README.md 2.2 KB

Repository Manager Agent - Eval Tests

Agent: meta/repo-manager
Version: 1.0.0
Category: Meta
Type: Meta Agent


Overview

Eval tests for the Repository Manager meta agent. This agent orchestrates OpenAgents Control repository development with context-aware planning, task breakdown, and automatic documentation.

Test Suites

Smoke Test (smoke-test.yaml)

Basic functionality verification:

  • Context loading for informational queries
  • Approval gate enforcement
  • Context awareness for repo-specific questions

Run:

cd evals/framework
npm run eval:sdk -- --agent=meta/repo-manager --pattern="smoke-test.yaml"

Context Loading Test (context-loading-test.yaml)

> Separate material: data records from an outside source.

[config.mk]
export PLATFORM = sky130hd
export DESIGN_NAME = sram_port_arbiter
export DESIGN_NICKNAME = d
export VERILOG_FILES = /design/src/rtl/sram_port_arbiter.sv
export SDC_FILE = /design/constraint.sdc
export NUM_CORES = 1
export LEC_CHECK = 0
export ABC_CLOCK_PERIOD_IN_PS = 2600
export CAP_MARGIN = 20
export CORE_AREA = 10 10 278 280
export CTS_CLUSTER_DIAMETER = 40
export DETAILED_ROUTE_END_ITERATION = 10
export DIE_AREA = 0 0 288 290
export PLACE_DENSITY_LB_ADDON = 0.12
export SKIP_LAST_GASP = 1
export SYNTH_ARGS = -nofsm -noshare
export SYNTH_HDL_FRONTEND = slang
export SYNTH_SLANG_ARGS = --single-unit
[constraint.sdc]
create_clock -name clk -period 2.6 [get_ports clk]
set_input_delay 0.52 -clock clk [delete_from_list [all_inputs] [get_ports clk]]
set_output_delay 0.52 -clock clk [all_outputs]
set_load 0.005 [all_outputs]
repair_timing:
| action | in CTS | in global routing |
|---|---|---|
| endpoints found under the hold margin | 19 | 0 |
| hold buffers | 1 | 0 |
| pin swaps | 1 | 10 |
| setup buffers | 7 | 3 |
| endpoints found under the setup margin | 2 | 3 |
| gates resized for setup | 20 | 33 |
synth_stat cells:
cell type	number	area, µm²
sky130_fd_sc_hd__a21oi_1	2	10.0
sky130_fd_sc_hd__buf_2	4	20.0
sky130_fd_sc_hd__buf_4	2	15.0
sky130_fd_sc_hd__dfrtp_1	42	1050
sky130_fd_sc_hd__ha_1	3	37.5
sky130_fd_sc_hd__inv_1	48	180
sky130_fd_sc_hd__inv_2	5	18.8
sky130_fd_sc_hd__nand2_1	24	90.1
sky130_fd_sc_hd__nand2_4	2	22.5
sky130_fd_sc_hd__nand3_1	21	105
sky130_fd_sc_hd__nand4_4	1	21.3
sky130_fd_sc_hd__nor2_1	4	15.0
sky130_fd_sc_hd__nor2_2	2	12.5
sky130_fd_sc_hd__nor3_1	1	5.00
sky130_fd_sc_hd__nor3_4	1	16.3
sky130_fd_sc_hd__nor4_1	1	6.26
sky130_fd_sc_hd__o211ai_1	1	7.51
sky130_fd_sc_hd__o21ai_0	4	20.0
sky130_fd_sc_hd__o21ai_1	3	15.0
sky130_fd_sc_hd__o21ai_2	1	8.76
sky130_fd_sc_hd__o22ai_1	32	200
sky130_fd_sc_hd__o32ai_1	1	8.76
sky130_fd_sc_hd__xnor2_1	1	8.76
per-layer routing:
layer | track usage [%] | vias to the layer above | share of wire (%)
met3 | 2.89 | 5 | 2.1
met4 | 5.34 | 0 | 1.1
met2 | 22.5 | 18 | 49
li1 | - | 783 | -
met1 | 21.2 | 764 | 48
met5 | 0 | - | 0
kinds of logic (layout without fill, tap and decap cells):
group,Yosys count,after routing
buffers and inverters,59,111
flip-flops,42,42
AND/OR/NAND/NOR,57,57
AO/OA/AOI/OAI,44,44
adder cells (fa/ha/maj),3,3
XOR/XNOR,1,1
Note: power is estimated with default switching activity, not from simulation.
<file path="src/rtl/demux_pkg.sv">
// demux_pkg: shared widths, select encodings and slot state type for the 1-to-2 stream demux
package demux_pkg;
  localparam int DEMUX_WIDTH_DEF = 8;
  localparam int CNT_W = 16;
  localparam logic SEL_A = 1'b0;
  localparam logic SEL_B = 1'b1;
  typedef enum logic [0:0] {SLOT_EMPTY, SLOT_FULL} slot_state_t;
endpackage

</file>
<file path="src/rtl/demux_out_slot.sv">
// demux_out_slot: one-word output register with EMPTY/FULL state; transfer counter when DEMUX_CNT_EN is defined
module demux_out_slot
  import demux_pkg::*;
#(
  parameter int WIDTH = DEMUX_WIDTH_DEF
) (
  input  logic             clk,
  input  logic             rst_n,
  input  logic             load,
  input  logic [WIDTH-1:0] d,
  input  logic             ready,
  output logic [WIDTH-1:0] q,
  output logic             valid
`ifdef DEMUX_CNT_EN
  ,
  output logic [CNT_W-1:0] cnt
`endif
);
  slot_state_t state_q, state_d;
  logic [WIDTH-1:0] data_q, data_d;
  logic drain;
  assign drain = (state_q == SLOT_FULL) && ready;
  // a load always wins; load only happens when the slot is empty or draining, so the word is never lost
  always_comb begin
    state_d = load ? SLOT_FULL : (drain ? SLOT_EMPTY : state_q);
    data_d  = load ? d : data_q;
  end
  // slot register; data is kept after drain, only reset clears it
  always_ff @(posedge clk or negedge rst_n) begin
    if (!rst_n) begin
      state_q <= SLOT_EMPTY;
      data_q  <= '0;
    end else begin
      state_q <= state_d;
      data_q  <= data_d;
    end
  end
  assign q     = data_q;
  assign valid = (state_q == SLOT_FULL);
`ifdef DEMUX_CNT_EN
  logic [CNT_W-1:0] cnt_q, cnt_d;
  // count output transfers, wrapping naturally at the counter width
  always_comb cnt_d = drain ? cnt_q + 1'b1 : cnt_q;
  // counter register
  always_ff @(posedge clk or negedge rst_n) begin
    if (!rst_n) cnt_q <= '0;
    else cnt_q <= cnt_d;
  end
  assign cnt = cnt_q;
`endif
endmodule

</file>
<file path="src/rtl/onetotwo_demux_stream.sv">
// onetotwo_demux_stream: registered 1-to-2 valid/ready demux; CNT_A/CNT_B ports exist only with DEMUX_CNT_EN
module onetotwo_demux_stream
  import demux_pkg::*;
#(
  parameter int WIDTH = DEMUX_WIDTH_DEF
) (
  input  logic             CLK,
  input  logic             RST_N,
  input  logic             S,
  input  logic [WIDTH-1:0] Z,
  input  logic             Z_VALID,
  output logic             Z_READY,
  output logic [WIDTH-1:0] A,
  output logic             A_VALID,
  input  logic             A_READY,
  output logic [WIDTH-1:0] B,
  output logic             B_VALID,
  input  logic             B_READY
`ifdef DEMUX_CNT_EN
  ,
  output logic [CNT_W-1:0] CNT_A,
  output logic [CNT_W-1:0] CNT_B
`endif
);
  logic load_a, load_b;
  // ready reflects only the selected slot, so a stalled branch never blocks the other
  always_comb begin
    Z_READY = (S == SEL_A) ? (!A_VALID || A_READY) : (!B_VALID || B_READY);
    load_a  = Z_VALID && Z_READY && (S == SEL_A);
    load_b  = Z_VALID && Z_READY && (S == SEL_B);
  end
  demux_out_slot #(.WIDTH(WIDTH)) u_slot_a (
    .clk(CLK), .rst_n(RST_N), .load(load_a), .d(Z), .ready(A_READY), .q(A), .valid(A_VALID)
`ifdef DEMUX_CNT_EN
    , .cnt(CNT_A)
`endif
  );
  demux_out_slot #(.WIDTH(WIDTH)) u_slot_b (
    .clk(CLK), .rst_n(RST_N), .load(load_b), .d(Z), .ready(B_READY), .q(B), .valid(B_VALID)
`ifdef DEMUX_CNT_EN
    , .cnt(CNT_B)
`endif
  );
endmodule

</file>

Verifies appropriate context loading for different task types:

  • Agent creation tasks
  • Eval testing tasks
  • Registry management tasks

Run:

cd evals/framework
npm run eval:sdk -- --agent=meta/repo-manager --pattern="context-loading-test.yaml"

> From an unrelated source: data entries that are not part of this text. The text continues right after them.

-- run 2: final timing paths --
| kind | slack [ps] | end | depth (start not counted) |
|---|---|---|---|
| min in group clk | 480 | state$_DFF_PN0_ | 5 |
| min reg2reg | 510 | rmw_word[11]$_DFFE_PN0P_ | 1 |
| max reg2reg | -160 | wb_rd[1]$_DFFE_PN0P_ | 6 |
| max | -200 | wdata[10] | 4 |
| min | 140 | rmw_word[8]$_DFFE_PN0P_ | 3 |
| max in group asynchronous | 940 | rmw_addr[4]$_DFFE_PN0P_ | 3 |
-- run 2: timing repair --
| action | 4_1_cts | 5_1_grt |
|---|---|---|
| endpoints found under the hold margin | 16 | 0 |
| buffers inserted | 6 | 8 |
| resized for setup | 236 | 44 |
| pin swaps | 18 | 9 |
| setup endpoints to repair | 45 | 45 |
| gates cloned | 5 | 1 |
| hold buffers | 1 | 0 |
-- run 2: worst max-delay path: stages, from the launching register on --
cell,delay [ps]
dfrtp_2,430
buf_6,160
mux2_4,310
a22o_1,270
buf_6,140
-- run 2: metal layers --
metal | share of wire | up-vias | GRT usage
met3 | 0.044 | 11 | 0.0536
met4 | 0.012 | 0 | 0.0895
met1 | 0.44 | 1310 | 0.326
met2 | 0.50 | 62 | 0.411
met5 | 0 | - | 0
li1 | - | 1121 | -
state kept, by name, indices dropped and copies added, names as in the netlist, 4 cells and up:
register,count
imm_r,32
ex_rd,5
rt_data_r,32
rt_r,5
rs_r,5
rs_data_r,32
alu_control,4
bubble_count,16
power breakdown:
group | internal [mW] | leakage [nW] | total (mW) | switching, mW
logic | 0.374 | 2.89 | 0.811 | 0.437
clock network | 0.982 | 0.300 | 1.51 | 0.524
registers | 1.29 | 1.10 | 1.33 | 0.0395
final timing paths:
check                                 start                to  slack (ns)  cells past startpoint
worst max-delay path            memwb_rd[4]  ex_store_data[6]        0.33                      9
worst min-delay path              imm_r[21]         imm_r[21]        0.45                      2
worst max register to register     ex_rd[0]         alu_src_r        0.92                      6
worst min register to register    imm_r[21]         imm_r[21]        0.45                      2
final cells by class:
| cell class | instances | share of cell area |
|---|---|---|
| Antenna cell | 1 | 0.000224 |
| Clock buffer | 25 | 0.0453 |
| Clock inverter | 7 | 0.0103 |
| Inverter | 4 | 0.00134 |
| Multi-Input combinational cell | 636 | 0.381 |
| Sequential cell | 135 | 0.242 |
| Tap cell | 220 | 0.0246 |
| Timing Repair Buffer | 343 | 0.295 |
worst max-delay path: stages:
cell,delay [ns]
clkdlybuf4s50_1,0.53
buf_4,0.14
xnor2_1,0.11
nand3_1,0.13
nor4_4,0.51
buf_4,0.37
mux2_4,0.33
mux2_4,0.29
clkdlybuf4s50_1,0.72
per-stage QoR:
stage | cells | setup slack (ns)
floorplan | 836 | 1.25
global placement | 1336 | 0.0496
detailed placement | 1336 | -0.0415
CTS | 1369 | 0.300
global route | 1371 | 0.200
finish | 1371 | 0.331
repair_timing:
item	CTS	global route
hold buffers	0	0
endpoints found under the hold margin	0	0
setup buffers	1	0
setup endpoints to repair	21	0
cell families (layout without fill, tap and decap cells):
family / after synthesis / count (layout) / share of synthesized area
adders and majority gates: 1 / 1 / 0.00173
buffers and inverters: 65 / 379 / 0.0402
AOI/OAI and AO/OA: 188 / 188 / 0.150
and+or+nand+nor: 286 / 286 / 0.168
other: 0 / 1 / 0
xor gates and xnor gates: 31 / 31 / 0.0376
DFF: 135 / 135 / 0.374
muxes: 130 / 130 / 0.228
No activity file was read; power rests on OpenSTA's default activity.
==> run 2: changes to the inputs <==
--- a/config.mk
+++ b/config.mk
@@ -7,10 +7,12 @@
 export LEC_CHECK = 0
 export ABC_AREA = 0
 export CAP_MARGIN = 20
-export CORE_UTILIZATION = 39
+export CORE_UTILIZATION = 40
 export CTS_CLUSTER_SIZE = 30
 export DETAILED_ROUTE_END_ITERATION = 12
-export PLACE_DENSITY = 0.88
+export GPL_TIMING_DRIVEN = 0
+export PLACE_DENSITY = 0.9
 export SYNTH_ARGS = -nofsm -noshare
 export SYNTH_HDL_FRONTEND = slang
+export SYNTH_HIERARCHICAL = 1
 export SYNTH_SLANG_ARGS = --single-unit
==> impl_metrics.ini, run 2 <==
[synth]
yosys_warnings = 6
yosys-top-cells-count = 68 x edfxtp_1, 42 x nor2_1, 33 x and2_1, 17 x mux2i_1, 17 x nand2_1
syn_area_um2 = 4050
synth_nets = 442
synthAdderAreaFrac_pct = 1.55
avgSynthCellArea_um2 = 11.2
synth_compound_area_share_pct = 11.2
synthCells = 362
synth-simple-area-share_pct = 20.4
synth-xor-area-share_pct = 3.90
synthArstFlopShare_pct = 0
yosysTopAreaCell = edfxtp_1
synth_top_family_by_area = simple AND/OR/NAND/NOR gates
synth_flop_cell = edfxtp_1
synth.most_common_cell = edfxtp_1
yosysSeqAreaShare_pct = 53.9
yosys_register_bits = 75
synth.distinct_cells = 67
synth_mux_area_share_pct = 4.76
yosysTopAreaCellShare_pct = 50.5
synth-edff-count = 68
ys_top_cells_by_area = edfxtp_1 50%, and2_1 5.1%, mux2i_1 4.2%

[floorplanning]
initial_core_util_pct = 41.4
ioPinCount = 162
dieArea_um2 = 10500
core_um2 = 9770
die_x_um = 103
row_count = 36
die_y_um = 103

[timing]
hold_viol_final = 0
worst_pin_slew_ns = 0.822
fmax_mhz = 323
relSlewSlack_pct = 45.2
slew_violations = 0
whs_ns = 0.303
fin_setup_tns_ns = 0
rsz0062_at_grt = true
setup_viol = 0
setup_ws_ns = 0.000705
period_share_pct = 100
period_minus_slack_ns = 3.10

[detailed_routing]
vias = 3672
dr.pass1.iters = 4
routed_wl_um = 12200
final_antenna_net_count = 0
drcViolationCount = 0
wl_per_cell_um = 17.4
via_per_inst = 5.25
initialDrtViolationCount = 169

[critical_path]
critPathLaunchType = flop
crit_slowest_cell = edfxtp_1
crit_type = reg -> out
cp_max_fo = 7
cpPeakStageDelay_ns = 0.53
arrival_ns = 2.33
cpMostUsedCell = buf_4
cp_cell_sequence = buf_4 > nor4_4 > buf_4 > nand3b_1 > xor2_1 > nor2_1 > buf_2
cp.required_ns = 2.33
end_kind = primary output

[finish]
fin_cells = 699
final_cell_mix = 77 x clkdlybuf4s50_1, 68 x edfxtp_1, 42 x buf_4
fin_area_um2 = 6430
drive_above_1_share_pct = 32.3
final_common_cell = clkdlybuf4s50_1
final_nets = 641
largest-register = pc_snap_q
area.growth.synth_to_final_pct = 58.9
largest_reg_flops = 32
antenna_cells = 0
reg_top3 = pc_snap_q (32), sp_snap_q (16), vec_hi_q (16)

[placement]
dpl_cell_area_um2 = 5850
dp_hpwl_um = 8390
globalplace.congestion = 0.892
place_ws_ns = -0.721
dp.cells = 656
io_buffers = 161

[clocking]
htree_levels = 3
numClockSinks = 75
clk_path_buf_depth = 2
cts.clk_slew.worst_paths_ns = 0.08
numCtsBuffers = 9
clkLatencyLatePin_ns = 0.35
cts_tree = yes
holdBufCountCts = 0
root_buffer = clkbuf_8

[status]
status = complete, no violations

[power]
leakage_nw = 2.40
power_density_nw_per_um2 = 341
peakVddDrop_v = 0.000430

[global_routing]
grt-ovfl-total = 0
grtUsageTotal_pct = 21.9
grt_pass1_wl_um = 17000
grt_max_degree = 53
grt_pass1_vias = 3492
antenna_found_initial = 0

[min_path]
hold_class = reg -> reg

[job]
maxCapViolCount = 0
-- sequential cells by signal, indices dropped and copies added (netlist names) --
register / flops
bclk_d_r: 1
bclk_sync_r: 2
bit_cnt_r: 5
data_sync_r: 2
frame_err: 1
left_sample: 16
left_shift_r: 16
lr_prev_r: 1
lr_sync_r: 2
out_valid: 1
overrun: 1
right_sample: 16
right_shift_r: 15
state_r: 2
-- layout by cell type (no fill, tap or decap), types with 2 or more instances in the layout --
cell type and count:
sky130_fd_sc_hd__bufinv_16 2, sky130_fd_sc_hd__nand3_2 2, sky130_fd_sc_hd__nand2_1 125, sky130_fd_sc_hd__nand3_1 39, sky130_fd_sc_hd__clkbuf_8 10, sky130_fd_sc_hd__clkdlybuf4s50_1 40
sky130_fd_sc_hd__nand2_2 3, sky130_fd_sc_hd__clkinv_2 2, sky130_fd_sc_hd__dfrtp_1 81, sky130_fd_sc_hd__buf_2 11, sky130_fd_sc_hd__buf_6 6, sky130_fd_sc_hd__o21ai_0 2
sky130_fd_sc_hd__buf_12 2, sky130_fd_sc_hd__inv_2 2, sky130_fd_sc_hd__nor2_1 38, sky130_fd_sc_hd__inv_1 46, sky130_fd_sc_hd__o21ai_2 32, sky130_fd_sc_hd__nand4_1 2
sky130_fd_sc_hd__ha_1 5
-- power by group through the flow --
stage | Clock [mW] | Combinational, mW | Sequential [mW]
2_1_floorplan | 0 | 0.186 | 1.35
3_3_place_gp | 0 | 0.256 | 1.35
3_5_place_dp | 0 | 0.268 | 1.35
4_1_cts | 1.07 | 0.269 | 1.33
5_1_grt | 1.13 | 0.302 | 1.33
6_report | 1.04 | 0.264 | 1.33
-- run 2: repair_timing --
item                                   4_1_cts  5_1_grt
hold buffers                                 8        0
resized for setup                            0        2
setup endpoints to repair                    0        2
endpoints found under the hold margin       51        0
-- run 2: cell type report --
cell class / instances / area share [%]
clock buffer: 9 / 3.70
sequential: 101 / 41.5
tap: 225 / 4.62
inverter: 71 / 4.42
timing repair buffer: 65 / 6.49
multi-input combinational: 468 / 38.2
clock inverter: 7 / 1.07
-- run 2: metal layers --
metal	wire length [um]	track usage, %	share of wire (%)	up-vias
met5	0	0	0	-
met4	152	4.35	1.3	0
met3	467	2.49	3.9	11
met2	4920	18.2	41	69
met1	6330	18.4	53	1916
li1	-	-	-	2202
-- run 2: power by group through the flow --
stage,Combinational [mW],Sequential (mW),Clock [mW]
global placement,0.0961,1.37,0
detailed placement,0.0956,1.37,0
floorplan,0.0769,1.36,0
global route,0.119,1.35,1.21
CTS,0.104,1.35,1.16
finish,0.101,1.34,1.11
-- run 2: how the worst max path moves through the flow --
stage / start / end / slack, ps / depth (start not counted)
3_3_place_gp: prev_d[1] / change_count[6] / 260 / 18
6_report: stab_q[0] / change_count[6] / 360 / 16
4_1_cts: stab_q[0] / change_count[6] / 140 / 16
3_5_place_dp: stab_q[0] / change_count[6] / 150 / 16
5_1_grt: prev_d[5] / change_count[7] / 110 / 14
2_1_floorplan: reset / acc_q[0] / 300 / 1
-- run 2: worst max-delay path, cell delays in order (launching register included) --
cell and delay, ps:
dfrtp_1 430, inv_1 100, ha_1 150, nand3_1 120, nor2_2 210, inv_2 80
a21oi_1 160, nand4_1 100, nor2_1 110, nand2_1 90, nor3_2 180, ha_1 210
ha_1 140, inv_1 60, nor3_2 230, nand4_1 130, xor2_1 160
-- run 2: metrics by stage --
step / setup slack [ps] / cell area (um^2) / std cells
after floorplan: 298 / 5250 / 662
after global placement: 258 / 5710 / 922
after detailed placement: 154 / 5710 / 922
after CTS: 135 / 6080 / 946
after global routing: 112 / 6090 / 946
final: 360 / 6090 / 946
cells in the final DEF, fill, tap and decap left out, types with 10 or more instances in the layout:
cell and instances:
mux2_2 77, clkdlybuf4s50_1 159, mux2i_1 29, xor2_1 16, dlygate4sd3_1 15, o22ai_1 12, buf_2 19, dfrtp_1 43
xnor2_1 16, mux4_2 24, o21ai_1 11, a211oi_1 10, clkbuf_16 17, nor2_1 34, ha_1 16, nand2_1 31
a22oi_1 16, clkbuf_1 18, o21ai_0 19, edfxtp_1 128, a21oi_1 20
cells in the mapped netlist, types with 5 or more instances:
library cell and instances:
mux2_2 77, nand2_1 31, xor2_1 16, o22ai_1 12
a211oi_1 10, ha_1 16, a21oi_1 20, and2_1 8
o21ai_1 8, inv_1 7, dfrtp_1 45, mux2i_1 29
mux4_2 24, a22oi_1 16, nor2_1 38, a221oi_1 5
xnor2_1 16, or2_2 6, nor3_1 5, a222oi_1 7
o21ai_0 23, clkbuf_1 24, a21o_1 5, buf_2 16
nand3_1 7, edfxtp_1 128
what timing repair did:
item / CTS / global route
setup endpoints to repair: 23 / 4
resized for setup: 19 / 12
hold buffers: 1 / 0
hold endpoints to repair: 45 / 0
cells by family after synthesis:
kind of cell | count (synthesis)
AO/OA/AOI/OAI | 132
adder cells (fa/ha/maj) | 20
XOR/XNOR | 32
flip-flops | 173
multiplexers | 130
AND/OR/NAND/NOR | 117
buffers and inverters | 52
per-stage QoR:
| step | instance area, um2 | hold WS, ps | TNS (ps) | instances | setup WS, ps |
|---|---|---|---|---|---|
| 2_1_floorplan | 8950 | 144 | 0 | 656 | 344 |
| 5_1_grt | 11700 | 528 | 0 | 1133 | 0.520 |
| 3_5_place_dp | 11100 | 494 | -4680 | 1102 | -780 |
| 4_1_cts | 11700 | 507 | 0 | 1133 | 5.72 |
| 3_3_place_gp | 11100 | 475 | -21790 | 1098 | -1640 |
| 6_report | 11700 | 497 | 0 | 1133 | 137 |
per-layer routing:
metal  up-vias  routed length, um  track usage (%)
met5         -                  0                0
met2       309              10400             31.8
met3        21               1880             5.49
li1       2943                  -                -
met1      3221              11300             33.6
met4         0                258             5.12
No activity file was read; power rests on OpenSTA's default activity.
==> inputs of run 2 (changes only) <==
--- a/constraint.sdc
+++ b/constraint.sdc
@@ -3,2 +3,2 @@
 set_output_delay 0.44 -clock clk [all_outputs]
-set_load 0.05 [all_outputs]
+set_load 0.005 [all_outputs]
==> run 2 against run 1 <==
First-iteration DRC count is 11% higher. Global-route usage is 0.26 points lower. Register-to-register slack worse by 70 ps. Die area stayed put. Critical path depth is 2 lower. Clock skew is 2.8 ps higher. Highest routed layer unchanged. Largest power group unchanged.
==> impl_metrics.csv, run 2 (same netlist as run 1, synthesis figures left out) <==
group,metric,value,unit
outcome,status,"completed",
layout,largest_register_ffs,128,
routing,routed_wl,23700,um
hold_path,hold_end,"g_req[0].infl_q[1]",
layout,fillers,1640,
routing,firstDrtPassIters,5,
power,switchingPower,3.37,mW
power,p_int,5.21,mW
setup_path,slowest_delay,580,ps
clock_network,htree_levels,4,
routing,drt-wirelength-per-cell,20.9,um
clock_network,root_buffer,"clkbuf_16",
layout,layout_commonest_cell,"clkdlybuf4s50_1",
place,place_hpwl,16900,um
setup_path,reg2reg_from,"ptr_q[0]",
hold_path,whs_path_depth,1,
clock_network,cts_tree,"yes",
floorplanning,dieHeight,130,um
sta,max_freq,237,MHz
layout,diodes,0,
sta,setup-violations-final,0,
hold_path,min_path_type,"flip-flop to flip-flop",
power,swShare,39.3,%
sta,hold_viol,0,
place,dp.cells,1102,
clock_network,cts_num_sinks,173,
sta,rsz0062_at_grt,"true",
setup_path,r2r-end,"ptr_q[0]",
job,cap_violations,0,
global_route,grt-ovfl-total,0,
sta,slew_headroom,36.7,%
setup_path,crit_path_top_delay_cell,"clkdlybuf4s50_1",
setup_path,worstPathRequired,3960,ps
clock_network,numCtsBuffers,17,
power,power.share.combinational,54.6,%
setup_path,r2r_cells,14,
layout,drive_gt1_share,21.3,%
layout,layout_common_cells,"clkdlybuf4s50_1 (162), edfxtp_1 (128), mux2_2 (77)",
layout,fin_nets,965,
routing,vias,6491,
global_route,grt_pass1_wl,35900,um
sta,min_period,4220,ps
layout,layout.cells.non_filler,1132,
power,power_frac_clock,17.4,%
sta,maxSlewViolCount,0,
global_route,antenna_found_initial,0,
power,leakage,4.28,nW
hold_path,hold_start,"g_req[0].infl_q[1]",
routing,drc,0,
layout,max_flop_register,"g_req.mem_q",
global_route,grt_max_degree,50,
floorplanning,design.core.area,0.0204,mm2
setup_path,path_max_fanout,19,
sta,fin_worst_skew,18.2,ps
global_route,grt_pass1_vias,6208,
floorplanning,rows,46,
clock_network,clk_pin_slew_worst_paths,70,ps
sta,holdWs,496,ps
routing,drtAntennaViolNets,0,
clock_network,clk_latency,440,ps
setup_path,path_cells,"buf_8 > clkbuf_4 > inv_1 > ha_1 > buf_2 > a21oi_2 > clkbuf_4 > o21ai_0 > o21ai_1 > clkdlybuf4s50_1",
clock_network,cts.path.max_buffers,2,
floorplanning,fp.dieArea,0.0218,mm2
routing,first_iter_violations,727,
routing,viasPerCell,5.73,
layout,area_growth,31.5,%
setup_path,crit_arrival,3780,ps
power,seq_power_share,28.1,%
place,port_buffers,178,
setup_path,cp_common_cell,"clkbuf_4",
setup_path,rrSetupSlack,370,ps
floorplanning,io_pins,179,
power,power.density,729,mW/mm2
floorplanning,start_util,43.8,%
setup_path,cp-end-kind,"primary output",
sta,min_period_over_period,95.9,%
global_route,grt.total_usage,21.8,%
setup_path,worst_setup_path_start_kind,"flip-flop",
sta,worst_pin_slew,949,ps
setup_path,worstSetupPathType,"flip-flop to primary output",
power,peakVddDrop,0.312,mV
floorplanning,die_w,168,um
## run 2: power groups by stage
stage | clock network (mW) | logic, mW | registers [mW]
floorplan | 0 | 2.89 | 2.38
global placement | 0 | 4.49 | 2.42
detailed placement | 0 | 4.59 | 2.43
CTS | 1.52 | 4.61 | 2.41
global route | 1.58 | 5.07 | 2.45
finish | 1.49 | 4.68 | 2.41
$ cat config.mk
export PLATFORM = sky130hd
export DESIGN_NAME = reg_writeback_queue
export DESIGN_NICKNAME = d
export VERILOG_FILES = /design/src/rtl/reg_writeback_queue.sv
export SDC_FILE = /design/constraint.sdc
export NUM_CORES = 1
export LEC_CHECK = 0
export ABC_AREA = 1
export CAP_MARGIN = 20
export CORE_MARGIN = 2
export CORE_UTILIZATION = 55
export DETAILED_ROUTE_END_ITERATION = 6
export PLACE_DENSITY_LB_ADDON = 0.1
export SYNTH_ARGS = -nofsm -noshare
export SYNTH_HDL_FRONTEND = slang
export SYNTH_SLANG_ARGS = --single-unit
$ cat constraint.sdc
create_clock -name CLK -period 6.9 [get_ports CLK]
set_input_delay 1.38 -clock CLK [delete_from_list [all_inputs] [get_ports CLK]]
set_output_delay 1.38 -clock CLK [all_outputs]
set_load 0.01 [all_outputs]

Delegation Test (delegation-test.yaml)

Verifies delegation decisions and context bundle creation:

  • Complex features → delegate to task-manager
  • Simple tasks → execute directly
  • Documentation → delegate to documentation subagent

Run:

cd evals/framework
npm run eval:sdk -- --agent=meta/repo-manager --pattern="delegation-test.yaml"

Running All Tests

cd evals/framework
npm run eval:sdk -- --agent=meta/repo-manager

Test Coverage

Context Loading: ✅ Covered
Approval Gates: ✅ Covered
Delegation Logic: ✅ Covered
Context Bundles: ✅ Covered
Validation: ⚠️ Partial (needs integration tests)
Documentation Updates: ⚠️ Partial (needs integration tests)

Known Limitations

  • Integration tests for full workflow not yet implemented
  • Validation script execution not tested in isolation
  • Documentation update detection needs more test cases

Future Test Cases

  • Full agent creation workflow (end-to-end)
  • Validation failure handling
  • Documentation update detection
  • Session cleanup verification
  • Multi-step task coordination
  • Error recovery scenarios

Last Updated: 2025-01-21
Maintainer: opencode